We love answering questions for the folks on Quora who are curious about wine. You can never ask a stupid question, but somebody came close. They asked what the opposite of a dry wine would be, would it be a wet wine? Can wine be considered wet? If you are a complete novice to wine this question makes perfect sense! But the answer is, the opposite of a dry wine is a sweet wine. So what are the differences between dry and sweet wines? Thats a great question!

What is a dry wine?

A dry wine is simply a wine that has no residual sugar left after the fermentation process (where the yeast eats the sugar and leaves behind alcohol). This means that the wine is not at all sweet to taste. Some examples of dry red wines are Cabernet Sauvignon, Bordeaux, and Malbec. In fact a lot of red wines are made in a dry style, probably most of the wines you drink. Examples of dry white wines include Gruner Veltliner, Sauvignon Blanc, and Pinot Gris. 

What is semi-sweet, or off-dry?

Semi sweet and off dry are one and the same thing. The two terms refer to a wine that has some residual sugar after fermentation, and has some sweetness to it without tasting too sweet. This is also where we start to see style come into play, especially with white wines. Some white wines can often be made in off-dry styles after being harvested a little bit later in the season, like Riesling. 

The opposite of dry is a sweet wine

On the opposite side of the scale from dry wines are sweet wines. These wines have a ton of residual sugar left. Often these wines are made later in the harvest when the grapes are just starting to rot. The grapes themselves will be super sweet, with a a much higher concentration of sugar in them as they begin to decay. This is when flavors like honey start to become more present in the wines. There are also flavors like tropical fruits, jams, and candied fruits. You also get flavors of dried fruits like dates and raisins which makes a lot of sense if you think about it. 

Sweet wines can be found in red and white and most are considered to be fantastic desert wines like late harvest Rieslings, Tokaj, and Port.

Misconceptions about dry and sweet wines

The most common misconception of a dry wine is that it makes your mouth feel dry. This is far from true. That dry feeling in your mouth is actually caused by tannins, and those can be present in many dry and off-dry wines.

We also tend to think that dry white wines cannot have fruit flavors. While a lot of fruit flavors in wine have some correlation to residual sugar, that is not always the case. A lot of dry wines can have tart fruit flavors, bitter citrus flavors, or even some unripened fruit flavors. 
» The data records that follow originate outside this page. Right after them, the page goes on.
<file path="src/rtl/hsvrgb_pkg.sv">
// Shared widths, constants, codes and item types of the HSV to RGB brightness pipeline.
package hsvrgb_pkg;

	// Field widths.
	localparam int IDX_W  = 10;
	localparam int CH_W   = 8;
	localparam int HUE_W  = 16;
	localparam int PCT_W  = 7;
	localparam int GAIN_W = 9;
	localparam int HDEG_W = 9;
	localparam int HOFF_W = 6;

	// Opcodes of a pixel write.
	localparam logic OP_RGB = 1'b0;
	localparam logic OP_HSV = 1'b1;

	// Full-scale levels.
	localparam logic [GAIN_W-1:0] GAIN_FULL  = 9'd256;
	localparam logic [PCT_W-1:0]  PCT_FULL   = 7'd100;
	localparam int                LEVEL_FULL = 255;
	localparam int                HUE_CIRCLE = 360;
	localparam int                SECTOR_DEG = 60;

	// Reciprocals for division by constants: floor(x / d) = (x * RECIP) >> SHIFT.
	// The hue reciprocal rounds down and may leave the quotient one short,
	// which a single compare and subtract puts right.
	localparam logic [15:0] HUE_RECIP = 16'd46603;
	localparam int          HUE_SHIFT = 24;
	localparam logic [12:0] PCT_RECIP = 13'd5243;
	localparam int          PCT_SHIFT = 19;
	localparam logic [14:0] SEC_RECIP = 15'd17477;
	localparam int          SEC_SHIFT = 20;

	// Hue sectors of sixty degrees, named by the two colours they lie between.
	localparam logic [2:0] SEC_RED_YEL = 3'd0;
	localparam logic [2:0] SEC_YEL_GRN = 3'd1;
	localparam logic [2:0] SEC_GRN_CYN = 3'd2;
	localparam logic [2:0] SEC_CYN_BLU = 3'd3;
	localparam logic [2:0] SEC_BLU_MAG = 3'd4;
	localparam logic [2:0] SEC_MAG_RED = 3'd5;

	// One pixel write as it enters the pipeline.
	typedef struct packed {
		logic              opcode;
		logic [IDX_W-1:0]  pixel_index;
		logic [CH_W-1:0]   red;
		logic [CH_W-1:0]   green;
		logic [CH_W-1:0]   blue;
		logic [HUE_W-1:0]  hue;
		logic [PCT_W-1:0]  saturation;
		logic [PCT_W-1:0]  value_level;
	} pix_item_t;

	// A pixel write after hue reduction and the maximum level.
	typedef struct packed {
		logic              opcode;
		logic [IDX_W-1:0]  pixel_index;
		logic [CH_W-1:0]   red;
		logic [CH_W-1:0]   green;
		logic [CH_W-1:0]   blue;
		logic [HDEG_W-1:0] hue_deg;
		logic [PCT_W-1:0]  sat;
		logic [CH_W-1:0]   level_hi;
	} hue_item_t;

	// An unscaled RGB pixel.
	typedef struct packed {
		logic [IDX_W-1:0]  pixel_index;
		logic [CH_W-1:0]   red;
		logic [CH_W-1:0]   green;
		logic [CH_W-1:0]   blue;
	} rgb_item_t;

endpackage

</file>
<file path="src/rtl/hsvrgb_in_if.sv">
// Channel carrying pixel writes into the block.
interface hsvrgb_in_if;
	import hsvrgb_pkg::*;

	logic              valid;
	logic              ready;
	logic              opcode;
	logic [IDX_W-1:0]  pixel_index;
	logic [CH_W-1:0]   red_in;
	logic [CH_W-1:0]   green_in;
	logic [CH_W-1:0]   blue_in;
	logic [HUE_W-1:0]  hue;
	logic [PCT_W-1:0]  saturation;
	logic [PCT_W-1:0]  value_level;

	modport source (
		output valid, opcode, pixel_index, red_in, green_in, blue_in,
		       hue, saturation, value_level,
		input  ready
	);

	modport sink (
		input  valid, opcode, pixel_index, red_in, green_in, blue_in,
		       hue, saturation, value_level,
		output ready
	);
endinterface

</file>
<file path="src/rtl/hsvrgb_out_if.sv">
// Channel carrying scaled pixel colours out of the block.
interface hsvrgb_out_if;
	import hsvrgb_pkg::*;

	logic              valid;
	logic              ready;
	logic [IDX_W-1:0]  pixel_addr;
	logic [CH_W-1:0]   red_out;
	logic [CH_W-1:0]   green_out;
	logic [CH_W-1:0]   blue_out;

	modport source (
		output valid, pixel_addr, red_out, green_out, blue_out,
		input  ready
	);

	modport sink (
		input  valid, pixel_addr, red_out, green_out, blue_out,
		output ready
	);
endinterface

</file>
<file path="src/rtl/hsvrgb_hue_reduce.sv">
// Two pipeline stages: hue modulo 360, percent clamping and the maximum channel level.
module hsvrgb_hue_reduce (
	input  logic                   clk,
	input  logic                   arst_n,
	input  logic                   in_valid,
	output logic                   in_ready,
	input  hsvrgb_pkg::pix_item_t  in_item,
	output logic                   out_valid,
	input  logic                   out_ready,
	output hsvrgb_pkg::hue_item_t  out_item
);
	import hsvrgb_pkg::*;

	logic                v_s1, v_s2;
	logic                en_s1, en_s2;
	pix_item_t           item_s1;
	logic [7:0]          hq_s1;
	logic [PCT_W-1:0]    sat_s1;
	logic [14:0]         vprod_s1;
	hue_item_t           item_s2;

	logic [31:0]         hue_prod;
	logic [PCT_W-1:0]    sat_cl, val_cl;
	logic [16:0]         h_raw;
	logic [27:0]         hi_prod;
	logic [HDEG_W-1:0]   h_deg;

	// A stage takes a new item when it is empty or its item moves on.
	assign en_s2    = !v_s2 || out_ready;
	assign en_s1    = !v_s1 || en_s2;
	assign in_ready = en_s1;

	// Stage 1: estimate of hue / 360 and the clamped percentages.
	always_comb begin
		hue_prod = 32'(in_item.hue) * 32'(HUE_RECIP);
		sat_cl   = (in_item.saturation > PCT_FULL) ? PCT_FULL : in_item.saturation;
		val_cl   = (in_item.value_level > PCT_FULL) ? PCT_FULL : in_item.value_level;
	end

	always_ff @(posedge clk or negedge arst_n) begin
		if (!arst_n) begin
			v_s1 <= 1'b0;
		end else if (en_s1) begin
			v_s1 <= in_valid;
		end
	end

	always_ff @(posedge clk) begin
		if (en_s1) begin
			item_s1  <= in_item;
			hq_s1    <= hue_prod[HUE_SHIFT +: 8];
			sat_s1   <= sat_cl;
			vprod_s1 <= 15'(val_cl) * 15'(LEVEL_FULL);
		end
	end

	// Stage 2: remainder with one correction step, and floor(v * 255 / 100).
	always_comb begin
		h_raw   = {1'b0, item_s1.hue} - 17'(hq_s1) * 17'(HUE_CIRCLE);
		if (h_raw >= 17'(HUE_CIRCLE)) begin
			h_deg = HDEG_W'(h_raw - 17'(HUE_CIRCLE));
		end else begin
			h_deg = HDEG_W'(h_raw);
		end
		hi_prod = 28'(vprod_s1) * 28'(PCT_RECIP);
	end

	always_ff @(posedge clk or negedge arst_n) begin
		if (!arst_n) begin
			v_s2 <= 1'b0;
		end else if (en_s2) begin
			v_s2 <= v_s1;
		end
	end

	always_ff @(posedge clk) begin
		if (en_s2) begin
			item_s2.opcode      <= item_s1.opcode;
			item_s2.pixel_index <= item_s1.pixel_index;
			item_s2.red         <= item_s1.red;
			item_s2.green       <= item_s1.green;
			item_s2.blue        <= item_s1.blue;
			item_s2.hue_deg     <= h_deg;
			item_s2.sat         <= sat_s1;
			item_s2.level_hi    <= hi_prod[PCT_SHIFT +: CH_W];
		end
	end

	assign out_valid = v_s2;
	assign out_item  = item_s2;

	// The reduced hue is the exact remainder of the hue that entered the stage before.
	a_hue_mod: assert property (@(posedge clk) disable iff (!arst_n)
		(v_s1 && en_s2) |=> (32'(item_s2.hue_deg) == 32'($past(item_s1.hue)) % HUE_CIRCLE))
		else $error("hue remainder does not match hue modulo 360");

endmodule

</file>
<file path="src/rtl/hsvrgb_convert.sv">
// Five pipeline stages: sector split, minimum level, ramp and channel selection.
module hsvrgb_convert (
	input  logic                   clk,
	input  logic                   arst_n,
	input  logic                   in_valid,
	output logic                   in_ready,
	input  hsvrgb_pkg::hue_item_t  in_item,
	output logic                   out_valid,
	input  logic                   out_ready,
	output hsvrgb_pkg::rgb_item_t  out_item
);
	import hsvrgb_pkg::*;

	// Fields that ride along unchanged down to the channel selection.
	typedef struct packed {
		logic             opcode;
		logic [IDX_W-1:0] pixel_index;
		logic [CH_W-1:0]  red;
		logic [CH_W-1:0]  green;
		logic [CH_W-1:0]  blue;
		logic [2:0]       sector;
	} side_t;

	logic              v_s3, v_s4, v_s5, v_s6, v_s7;
	logic              en_s3, en_s4, en_s5, en_s6, en_s7;
	side_t             side_s3, side_s4, side_s5, side_s6;
	logic [CH_W-1:0]   hi_s3, hi_s4, hi_s5, hi_s6;
	logic [HOFF_W-1:0] off_s3, off_s4;
	logic [14:0]       loprod_s3;
	logic [CH_W-1:0]   lo_s4, lo_s5, lo_s6;
	logic [13:0]       dprod_s5;
	logic [CH_W-1:0]   adj_s6;
	rgb_item_t         item_s7;

	side_t             side_in;
	logic [2:0]        sector;
	logic [HDEG_W-1:0] sec_base;
	logic [27:0]       lo_prod;
	logic [28:0]       adj_prod;
	logic [CH_W-1:0]   up, down;
	rgb_item_t         rgb_sel;

	// A stage takes a new item when it is empty or its item moves on.
	assign en_s7    = !v_s7 || out_ready;
	assign en_s6    = !v_s6 || en_s7;
	assign en_s5    = !v_s5 || en_s6;
	assign en_s4    = !v_s4 || en_s5;
	assign en_s3    = !v_s3 || en_s4;
	assign in_ready = en_s3;

	// Valid bits of the five stages.
	always_ff @(posedge clk or negedge arst_n) begin
		if (!arst_n) begin
			v_s3 <= 1'b0;
			v_s4 <= 1'b0;
			v_s5 <= 1'b0;
			v_s6 <= 1'b0;
			v_s7 <= 1'b0;
		end else begin
			if (en_s3) v_s3 <= in_valid;
			if (en_s4) v_s4 <= v_s3;
			if (en_s5) v_s5 <= v_s4;
			if (en_s6) v_s6 <= v_s5;
			if (en_s7) v_s7 <= v_s6;
		end
	end

	// Stage 3: sector and offset within it by comparison, and hi * (100 - s).
	always_comb begin
		priority if (in_item.hue_deg >= HDEG_W'(5 * SECTOR_DEG)) begin
			sector   = SEC_MAG_RED;
			sec_base = HDEG_W'(5 * SECTOR_DEG);
		end else if (in_item.hue_deg >= HDEG_W'(4 * SECTOR_DEG)) begin
			sector   = SEC_BLU_MAG;
			sec_base = HDEG_W'(4 * SECTOR_DEG);
		end else if (in_item.hue_deg >= HDEG_W'(3 * SECTOR_DEG)) begin
			sector   = SEC_CYN_BLU;
			sec_base = HDEG_W'(3 * SECTOR_DEG);
		end else if (in_item.hue_deg >= HDEG_W'(2 * SECTOR_DEG)) begin
			sector   = SEC_GRN_CYN;
			sec_base = HDEG_W'(2 * SECTOR_DEG);
		end else if (in_item.hue_deg >= HDEG_W'(SECTOR_DEG)) begin
			sector   = SEC_YEL_GRN;
			sec_base = HDEG_W'(SECTOR_DEG);
		end else begin
			sector   = SEC_RED_YEL;
			sec_base = '0;
		end
		side_in.opcode      = in_item.opcode;
		side_in.pixel_index = in_item.pixel_index;
		side_in.red         = in_item.red;
		side_in.green       = in_item.green;
		side_in.blue        = in_item.blue;
		side_in.sector      = sector;
	end

	always_ff @(posedge clk) begin
		if (en_s3) begin
			side_s3   <= side_in;
			hi_s3     <= in_item.level_hi;
			off_s3    <= HOFF_W'(in_item.hue_deg - sec_base);
			loprod_s3 <= 15'(in_item.level_hi) * 15'(PCT_FULL - in_item.sat);
		end
	end

	// Stage 4: the minimum level, floor(hi * (100 - s) / 100).
	assign lo_prod = 28'(loprod_s3) * 28'(PCT_RECIP);

	always_ff @(posedge clk) begin
		if (en_s4) begin
			side_s4 <= side_s3;
			hi_s4   <= hi_s3;
			off_s4  <= off_s3;
			lo_s4   <= lo_prod[PCT_SHIFT +: CH_W];
		end
	end

	// Stage 5: span between the levels times the offset in the sector.
	always_ff @(posedge clk) begin
		if (en_s5) begin
			side_s5  <= side_s4;
			hi_s5    <= hi_s4;
			lo_s5    <= lo_s4;
			dprod_s5 <= 14'(hi_s4 - lo_s4) * 14'(off_s4);
		end
	end

	// Stage 6: the ramp, floor(span * offset / 60).
	assign adj_prod = 29'(dprod_s5) * 29'(SEC_RECIP);

	always_ff @(posedge clk) begin
		if (en_s6) begin
			side_s6 <= side_s5;
			hi_s6   <= hi_s5;
			lo_s6   <= lo_s5;
			adj_s6  <= adj_prod[SEC_SHIFT +: CH_W];
		end
	end

	// Stage 7: place the levels by sector, or pass a direct colour through.
	always_comb begin
		up   = lo_s6 + adj_s6;
		down = hi_s6 - adj_s6;
		rgb_sel.pixel_index = side_s6.pixel_index;
		unique case (side_s6.sector)
			SEC_RED_YEL: begin
				rgb_sel.red = hi_s6; rgb_sel.green = up;    rgb_sel.blue = lo_s6;
			end
			SEC_YEL_GRN: begin
				rgb_sel.red = down;  rgb_sel.green = hi_s6; rgb_sel.blue = lo_s6;
			end
			SEC_GRN_CYN: begin
				rgb_sel.red = lo_s6; rgb_sel.green = hi_s6; rgb_sel.blue = up;
			end
			SEC_CYN_BLU: begin
				rgb_sel.red = lo_s6; rgb_sel.green = down;  rgb_sel.blue = hi_s6;
			end
			SEC_BLU_MAG: begin
				rgb_sel.red = up;    rgb_sel.green = lo_s6; rgb_sel.blue = hi_s6;
			end
			default: begin
				rgb_sel.red = hi_s6; rgb_sel.green = lo_s6; rgb_sel.blue = down;
			end
		endcase
		if (side_s6.opcode == OP_RGB) begin
			rgb_sel.red   = side_s6.red;
			rgb_sel.green = side_s6.green;
			rgb_sel.blue  = side_s6.blue;
		end
	end

	always_ff @(posedge clk) begin
		if (en_s7) begin
			item_s7 <= rgb_sel;
		end
	end

	assign out_valid = v_s7;
	assign out_item  = item_s7;

	// The minimum level never exceeds the maximum.
	a_lo_le_hi: assert property (@(posedge clk) disable iff (!arst_n)
		v_s4 |-> (lo_s4 <= hi_s4))
		else $error("minimum level above maximum level");

	// The ramp stays inside the span, so neither up nor down wraps.
	a_adj_span: assert property (@(posedge clk) disable iff (!arst_n)
		(v_s5 && en_s6) |=> (adj_s6 <= hi_s6 - lo_s6))
		else $error("ramp exceeds the span between levels");

endmodule

</file>
<file path="src/rtl/hsvrgb_scale.sv">
// Brightness register and the output stage that scales each channel by it.
module hsvrgb_scale (
	input  logic                               clk,
	input  logic                               arst_n,
	input  logic                               gain_we,
	input  logic [hsvrgb_pkg::GAIN_W-1:0]      gain_wdata,
	input  logic                               in_valid,
	output logic                               in_ready,
	input  hsvrgb_pkg::rgb_item_t              in_item,
	output logic                               out_valid,
	input  logic                               out_ready,
	output hsvrgb_pkg::rgb_item_t              out_item
);
	import hsvrgb_pkg::*;

	logic [GAIN_W-1:0] gain_q;
	logic              v_s8, en_s8;
	rgb_item_t         item_s8;
	logic [16:0]       r_prod, g_prod, b_prod;

	// Gain register; values above full scale are held as full scale.
	always_ff @(posedge clk or negedge arst_n) begin
		if (!arst_n) begin
			gain_q <= GAIN_FULL;
		end else if (gain_we) begin
			gain_q <= (gain_wdata > GAIN_FULL) ? GAIN_FULL : gain_wdata;
		end
	end

	// The output register doubles as the scaling stage.
	assign en_s8    = !v_s8 || out_ready;
	assign in_ready = en_s8;

	always_comb begin
		r_prod = 17'(in_item.red)   * 17'(gain_q);
		g_prod = 17'(in_item.green) * 17'(gain_q);
		b_prod = 17'(in_item.blue)  * 17'(gain_q);
	end

	always_ff @(posedge clk or negedge arst_n) begin
		if (!arst_n) begin
			v_s8 <= 1'b0;
		end else if (en_s8) begin
			v_s8 <= in_valid;
		end
	end

	always_ff @(posedge clk) begin
		if (en_s8) begin
			item_s8.pixel_index <= in_item.pixel_index;
			item_s8.red         <= r_prod[CH_W +: CH_W];
			item_s8.green       <= g_prod[CH_W +: CH_W];
			item_s8.blue        <= b_prod[CH_W +: CH_W];
		end
	end

	assign out_valid = v_s8;
	assign out_item  = item_s8;

	// A write above full scale leaves the register at full scale.
	a_gain_clamp: assert property (@(posedge clk) disable iff (!arst_n)
		(gain_we && gain_wdata > GAIN_FULL) |=> (gain_q == GAIN_FULL))
		else $error("brightness gain not clamped at full scale");

endmodule

</file>
<file path="src/rtl/hsv_to_rgb_brightness.sv">
// Top level of the pixel colour pipeline: HSV or direct RGB writes, scaled by brightness.
// Each pixel write on pixel_item yields one colour on color_item. A new item is taken every
// clock while the output is not stalled; the rate is set by the
// eight-stage pipeline, in which each division by 360, 100 or 60 is a registered
// multiplication by a reciprocal (hue remainder, maximum level, minimum level, ramp) and the
// last stage multiplies each channel by the brightness gain. A write of opcode 0 passes its
// RGB levels through; opcode 1 converts hue (degrees, taken modulo 360), saturation and value
// (percent, clamped at 100). The gain is written through gain_we and gain_wdata in units of
// 1/256, reset to 256, and any value above 256 acts as 256; write it only while the pipeline
// is empty. The pixel index is carried through unchanged.
module hsv_to_rgb_brightness (
	input  logic                           clk,
	input  logic                           arst_n,
	input  logic                           gain_we,
	input  logic [hsvrgb_pkg::GAIN_W-1:0]  gain_wdata,
	hsvrgb_in_if.sink                      pixel_item,
	hsvrgb_out_if.source                   color_item
);
	import hsvrgb_pkg::*;

	pix_item_t  in_item;
	hue_item_t  hue_item;
	rgb_item_t  rgb_item;
	rgb_item_t  res_item;
	logic       hue_valid, hue_ready;
	logic       rgb_valid, rgb_ready;

	// Gather the input fields into one item.
	always_comb begin
		in_item.opcode      = pixel_item.opcode;
		in_item.pixel_index = pixel_item.pixel_index;
		in_item.red         = pixel_item.red_in;
		in_item.green       = pixel_item.green_in;
		in_item.blue        = pixel_item.blue_in;
		in_item.hue         = pixel_item.hue;
		in_item.saturation  = pixel_item.saturation;
		in_item.value_level = pixel_item.value_level;
	end

	hsvrgb_hue_reduce u_hue (
		.clk       (clk),
		.arst_n    (arst_n),
		.in_valid  (pixel_item.valid),
		.in_ready  (pixel_item.ready),
		.in_item   (in_item),
		.out_valid (hue_valid),
		.out_ready (hue_ready),
		.out_item  (hue_item)
	);

	hsvrgb_convert u_conv (
		.clk       (clk),
		.arst_n    (arst_n),
		.in_valid  (hue_valid),
		.in_ready  (hue_ready),
		.in_item   (hue_item),
		.out_valid (rgb_valid),
		.out_ready (rgb_ready),
		.out_item  (rgb_item)
	);

	hsvrgb_scale u_scale (
		.clk        (clk),
		.arst_n     (arst_n),
		.gain_we    (gain_we),
		.gain_wdata (gain_wdata),
		.in_valid   (rgb_valid),
		.in_ready   (rgb_ready),
		.in_item    (rgb_item),
		.out_valid  (color_item.valid),
		.out_ready  (color_item.ready),
		.out_item   (res_item)
	);

	// Spread the result item onto the output fields.
	assign color_item.pixel_addr = res_item.pixel_index;
	assign color_item.red_out    = res_item.red;
	assign color_item.green_out  = res_item.green;
	assign color_item.blue_out   = res_item.blue;

endmodule

</file>
<file path="src/flat_wrapper.sv">
// flat-port wrapper written by rule: the top's interface ports become plain ports
module hsv_to_rgb_brightness_flat import hsvrgb_pkg::*;
  (clk, arst_n, gain_we, gain_wdata, pixel_item_valid, pixel_item_opcode, pixel_item_pixel_index, pixel_item_red_in, pixel_item_green_in, pixel_item_blue_in, pixel_item_hue, pixel_item_saturation, pixel_item_value_level, pixel_item_ready, color_item_valid, color_item_pixel_addr, color_item_red_out, color_item_green_out, color_item_blue_out, color_item_ready);
  hsvrgb_in_if pixel_item_i ();
  hsvrgb_out_if color_item_i ();
  input  logic clk;
  input  logic arst_n;
  input  logic gain_we;
  input  logic [hsvrgb_pkg::GAIN_W-1:0] gain_wdata;
  input wire logic [$bits(pixel_item_i.valid)-1:0] pixel_item_valid;
  input wire logic [$bits(pixel_item_i.opcode)-1:0] pixel_item_opcode;
  input wire logic [$bits(pixel_item_i.pixel_index)-1:0] pixel_item_pixel_index;
  input wire logic [$bits(pixel_item_i.red_in)-1:0] pixel_item_red_in;
  input wire logic [$bits(pixel_item_i.green_in)-1:0] pixel_item_green_in;
  input wire logic [$bits(pixel_item_i.blue_in)-1:0] pixel_item_blue_in;
  input wire logic [$bits(pixel_item_i.hue)-1:0] pixel_item_hue;
  input wire logic [$bits(pixel_item_i.saturation)-1:0] pixel_item_saturation;
  input wire logic [$bits(pixel_item_i.value_level)-1:0] pixel_item_value_level;
  output wire logic [$bits(pixel_item_i.ready)-1:0] pixel_item_ready;
  output wire logic [$bits(color_item_i.valid)-1:0] color_item_valid;
  output wire logic [$bits(color_item_i.pixel_addr)-1:0] color_item_pixel_addr;
  output wire logic [$bits(color_item_i.red_out)-1:0] color_item_red_out;
  output wire logic [$bits(color_item_i.green_out)-1:0] color_item_green_out;
  output wire logic [$bits(color_item_i.blue_out)-1:0] color_item_blue_out;
  input wire logic [$bits(color_item_i.ready)-1:0] color_item_ready;
  assign pixel_item_i.valid = pixel_item_valid;
  assign pixel_item_i.opcode = pixel_item_opcode;
  assign pixel_item_i.pixel_index = pixel_item_pixel_index;
  assign pixel_item_i.red_in = pixel_item_red_in;
  assign pixel_item_i.green_in = pixel_item_green_in;
  assign pixel_item_i.blue_in = pixel_item_blue_in;
  assign pixel_item_i.hue = pixel_item_hue;
  assign pixel_item_i.saturation = pixel_item_saturation;
  assign pixel_item_i.value_level = pixel_item_value_level;
  assign pixel_item_ready = pixel_item_i.ready;
  assign color_item_valid = color_item_i.valid;
  assign color_item_pixel_addr = color_item_i.pixel_addr;
  assign color_item_red_out = color_item_i.red_out;
  assign color_item_green_out = color_item_i.green_out;
  assign color_item_blue_out = color_item_i.blue_out;
  assign color_item_i.ready = color_item_ready;
  hsv_to_rgb_brightness u_core (.clk(clk), .arst_n(arst_n), .gain_we(gain_we), .gain_wdata(gain_wdata), .pixel_item(pixel_item_i), .color_item(color_item_i));
endmodule
</file>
Our minds can be tricked by aromas and acidity. Often our tastebuds are primed to taste something one way if we pick up scents associated with it. This is often the case with aromatic white wines that have a powerful bouquet. Acidity can also play a trick with how much sweetness we perceive in a wine by messing with the sour flavors that we pick up. Think somewhere along the lines of drinking a lemonade from s stand in the summer, they throw in a ton of sugar but it still tastes bitter and incredibly refreshing.

At the end of the day you have to trust yourself and drink what you love. We all have different perceptions with the level of sweetness. You may find that even off-dry wines are too sweet for you, or that dry wines are just too dry to enjoy. Trust your tastebuds!